(Collected data entries)
=== Begin Enclosure ===

What follows belongs to an exercise in optimizing a design on an open flow for a short achievable clock period and few clock cycles; a production flow would make more cautious choices. In this exercise RTL edits were held to simulation tests only and were not proved equivalent to the original. No activity file was given, so power comes from the tool's default toggle rates.

Design rv_core, start of the top module:
module rv_core (
  input  logic                clk_i,
  input  logic                rst_i,
  output logic [32-1:0] imem_addr_o,
  input  logic [31:0]         imem_data_i,
  output logic                dmem_re_o,
  output logic                dmem_we_o,
  output logic [32-1:0] dmem_addr_o,
  output logic [32-1:0] dmem_wdata_o,
  input  logic [32-1:0] dmem_rdata_i
);
Size in the first run: ~6,700 cells after synthesis, roughly 2,400 flip-flops.
clock: 5.5 ns
lec_check: 0
abc_clock_period_in_ps: 2000
cap_margin: 20
core_margin: 2
core_utilization: 25
gpl_routability_driven: 1
place_density: 0.45
setup_slack_margin: 3.5
slew_margin: 20
run.sh (not shown) runs the stock make flow with config.mk's settings and CLKGATE_MAP_FILE= SYNTH_SCRIPT=/design/flow/synth_recipe.tcl, a recipe that flattens the netlist after the stock synthesis.
Testbench counts at the start, summed over its fixed seeds: cycles 150,638.
Change:
--- a/flow/design.v
+++ b/flow/design.v
@@ -173,17 +173,16 @@
   logic        w_nld_q;     
   logic        w_we_q;
   logic        w_wreg_q;
   logic [31:0] w_addr_q;
   logic [31:0] w_wdata_q;
   logic [31:0] w_res_q;
   logic        w_z_q;       
   logic [4:0]  w_rd_q;
-  logic [31:0] w_oh_q;      
   logic [31:0] rf_q [32];
   logic [31:0] rf_v_q;
   logic [31:0] rf_kz_q;    
   logic [31:0] rf_kn_q;    
   logic          f_hit, f_hit_u;
   logic          f_fnt;      
   logic [31:2]   f_tgt;
   logic [31:12]  f_hpc;
@@ -232,17 +231,17 @@
       end
   end
   assign f_pc4 = pc_q + 32'd4;
   assign f_ir  = imem_data_i;
   always_comb
   begin
     for (int i = 0; i < 32; i++)
     begin
-      f_v_eff[i] = rf_v_q[i] | w_oh_q[i];
+      f_v_eff[i] = rf_v_q[i] | (w_wreg_q && w_rd_q == i[4:0]);
       f_sel1[i]  = f_v_eff[i] && f_ir[19:15] == i[4:0];
       f_sel2[i]  = f_v_eff[i] && f_ir[24:20] == i[4:0];
     end
   end
   always_comb
   begin
     for (int i = 13; i < 32; i++)
     begin
@@ -485,17 +484,16 @@
       m_alloc_q <= 1'b0;
       m_lw_q    <= 1'b0;
       m_sw_q    <= 1'b0;
       m_wreg_q  <= 1'b0;
       w_re_q    <= 1'b0;
       w_nld_q   <= 1'b1;
       w_we_q    <= 1'b0;
       w_wreg_q  <= 1'b0;
-      w_oh_q    <= '0;
       rf_v_q    <= '0;
     end
     else
     begin
       pc_q  <= pc_next;
       rst_q <= 1'b0;
       d_v_q <= ~pc_other;
       e_v_q <= d_v_q & ~kill_d;
@@ -511,19 +509,18 @@
       m_lw_q   <= e_v_q & ~kill_e & e_lw_q;
       m_sw_q   <= e_v_q & ~kill_e & e_sw_q;
       m_wreg_q <= e_v_q & ~kill_e & e_wreg_q;
       m_alloc_q <= e_v_q & e_pred_q & ~e_bfok_q & ~m_alloc_q;
       w_re_q   <= m_lw_q;
       w_nld_q  <= ~m_lw_q;
       w_we_q   <= m_sw_q;
       w_wreg_q <= m_wreg_q;
-      for (int i = 0; i < 32; i++)
-        w_oh_q[i] <= m_wreg_q && m_rd_q == i[4:0];
-      rf_v_q <= rf_v_q | w_oh_q;
+      if (w_wreg_q)
+        rf_v_q[w_rd_q] <= 1'b1;
     end
   end
   always_ff @(posedge clk_i)
   begin
     pc_o_q  <= pc_next;
     pc_tn_q <= ~pc_next[11:2];
     pc_tp_q <= pc_next[11:2];
     if (m_alloc_q)
@@ -612,22 +609,21 @@
     m_other_q <= e_rsel_q[2] ? e_pc4_q : e_and_q ? (e_a_q & e_rs2_q) : (e_a_q | e_rs2_q);
     m_rs2_q   <= e_rs2_q;
     m_rd_q    <= e_rd_q;
     w_addr_q  <= m_sum;
     w_wdata_q <= m_rs2_q;
     w_res_q   <= m_res;
     w_z_q     <= m_z;
     w_rd_q    <= m_rd_q;
-    for (int i = 0; i < 32; i++)
-      if (w_oh_q[i])
-      begin
-        rf_q[i]    <= w_nld_q ? w_res_q : dmem_rdata_i;
-        rf_kz_q[i] <= w_nld_q & w_z_q;
-        rf_kn_q[i] <= w_nld_q & ~w_z_q;
-      end
+    if (w_wreg_q)
+    begin
+      rf_q[w_rd_q]    <= w_nld_q ? w_res_q : dmem_rdata_i;
+      rf_kz_q[w_rd_q] <= w_nld_q & w_z_q;
+      rf_kn_q[w_rd_q] <= w_nld_q & ~w_z_q;
+    end
   end
   assign dmem_re_o    = w_re_q;
   assign dmem_we_o    = w_we_q;
   assign dmem_addr_o  = w_addr_q;
   assign dmem_wdata_o = w_wdata_q;
 endmodule
 `default_nettype wire
Effect: Clock power goes down by a few percent. First-iteration DRC count is higher slightly. Non-clock buffer count rose by 329. Register-to-register slack gets worse by 0.15 ns. Synthesized area climbs slightly. Global-route usage came out higher by 1.9 points. Core utilization rises by 1.4 points. Sequential share of layout area came out lower by 3.2 points. Cell count went up by a few percent.
Testbench counts after the change, summed over its fixed seeds: cycles 150,638.

-- static timing again, ports no longer ideal --
The results above use ideal ports. As a check the final layouts listed here were re-extracted and re-timed, cells and wires unchanged. Step 1 sets driving cells, clkbuf_16 on the clock port and buf_2 on the other inputs (assumed; they add their load-dependent delay and slew). Step 2, shift: input delay + t, output delay - t, t = (earliest + latest rising clock arrival at the registers) / 2. This alone moves slack from input paths to output paths. a / b / c = ideal ports / drivers / drivers and shift; a / b = the first two.
run | t (ns) | slack for setup (ns) | worst setup path after step 2 | latest minus earliest clock arrival (ns) | slew at the worst register clock pin (ns)
the first run | 0.958 | 2.995 / 2.884 / 2.619 | input to register | 0.085 / 0.085 | 0.07 / 0.07
the second run | 1.024 | 2.869 / 2.774 / 2.334 | input to register | 0.125 / 0.125 | 0.07 / 0.07
After both steps every run listed still meets setup and hold. For the second run, which loses most, drivers alone change the setup slack by -0.095 ns; drivers and shift together by -0.535 ns.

=== End Enclosure ===

The line containing "Testbench counts after" marks where to begin; copy it and every later line exactly, through the end of the data.

Testbench counts after the change, summed over its fixed seeds: cycles 150,638.

-- static timing again, ports no longer ideal --
The results above use ideal ports. As a check the final layouts listed here were re-extracted and re-timed, cells and wires unchanged. Step 1 sets driving cells, clkbuf_16 on the clock port and buf_2 on the other inputs (assumed; they add their load-dependent delay and slew). Step 2, shift: input delay + t, output delay - t, t = (earliest + latest rising clock arrival at the registers) / 2. This alone moves slack from input paths to output paths. a / b / c = ideal ports / drivers / drivers and shift; a / b = the first two.
run | t (ns) | slack for setup (ns) | worst setup path after step 2 | latest minus earliest clock arrival (ns) | slew at the worst register clock pin (ns)
the first run | 0.958 | 2.995 / 2.884 / 2.619 | input to register | 0.085 / 0.085 | 0.07 / 0.07
the second run | 1.024 | 2.869 / 2.774 / 2.334 | input to register | 0.125 / 0.125 | 0.07 / 0.07
After both steps every run listed still meets setup and hold. For the second run, which loses most, drivers alone change the setup slack by -0.095 ns; drivers and shift together by -0.535 ns.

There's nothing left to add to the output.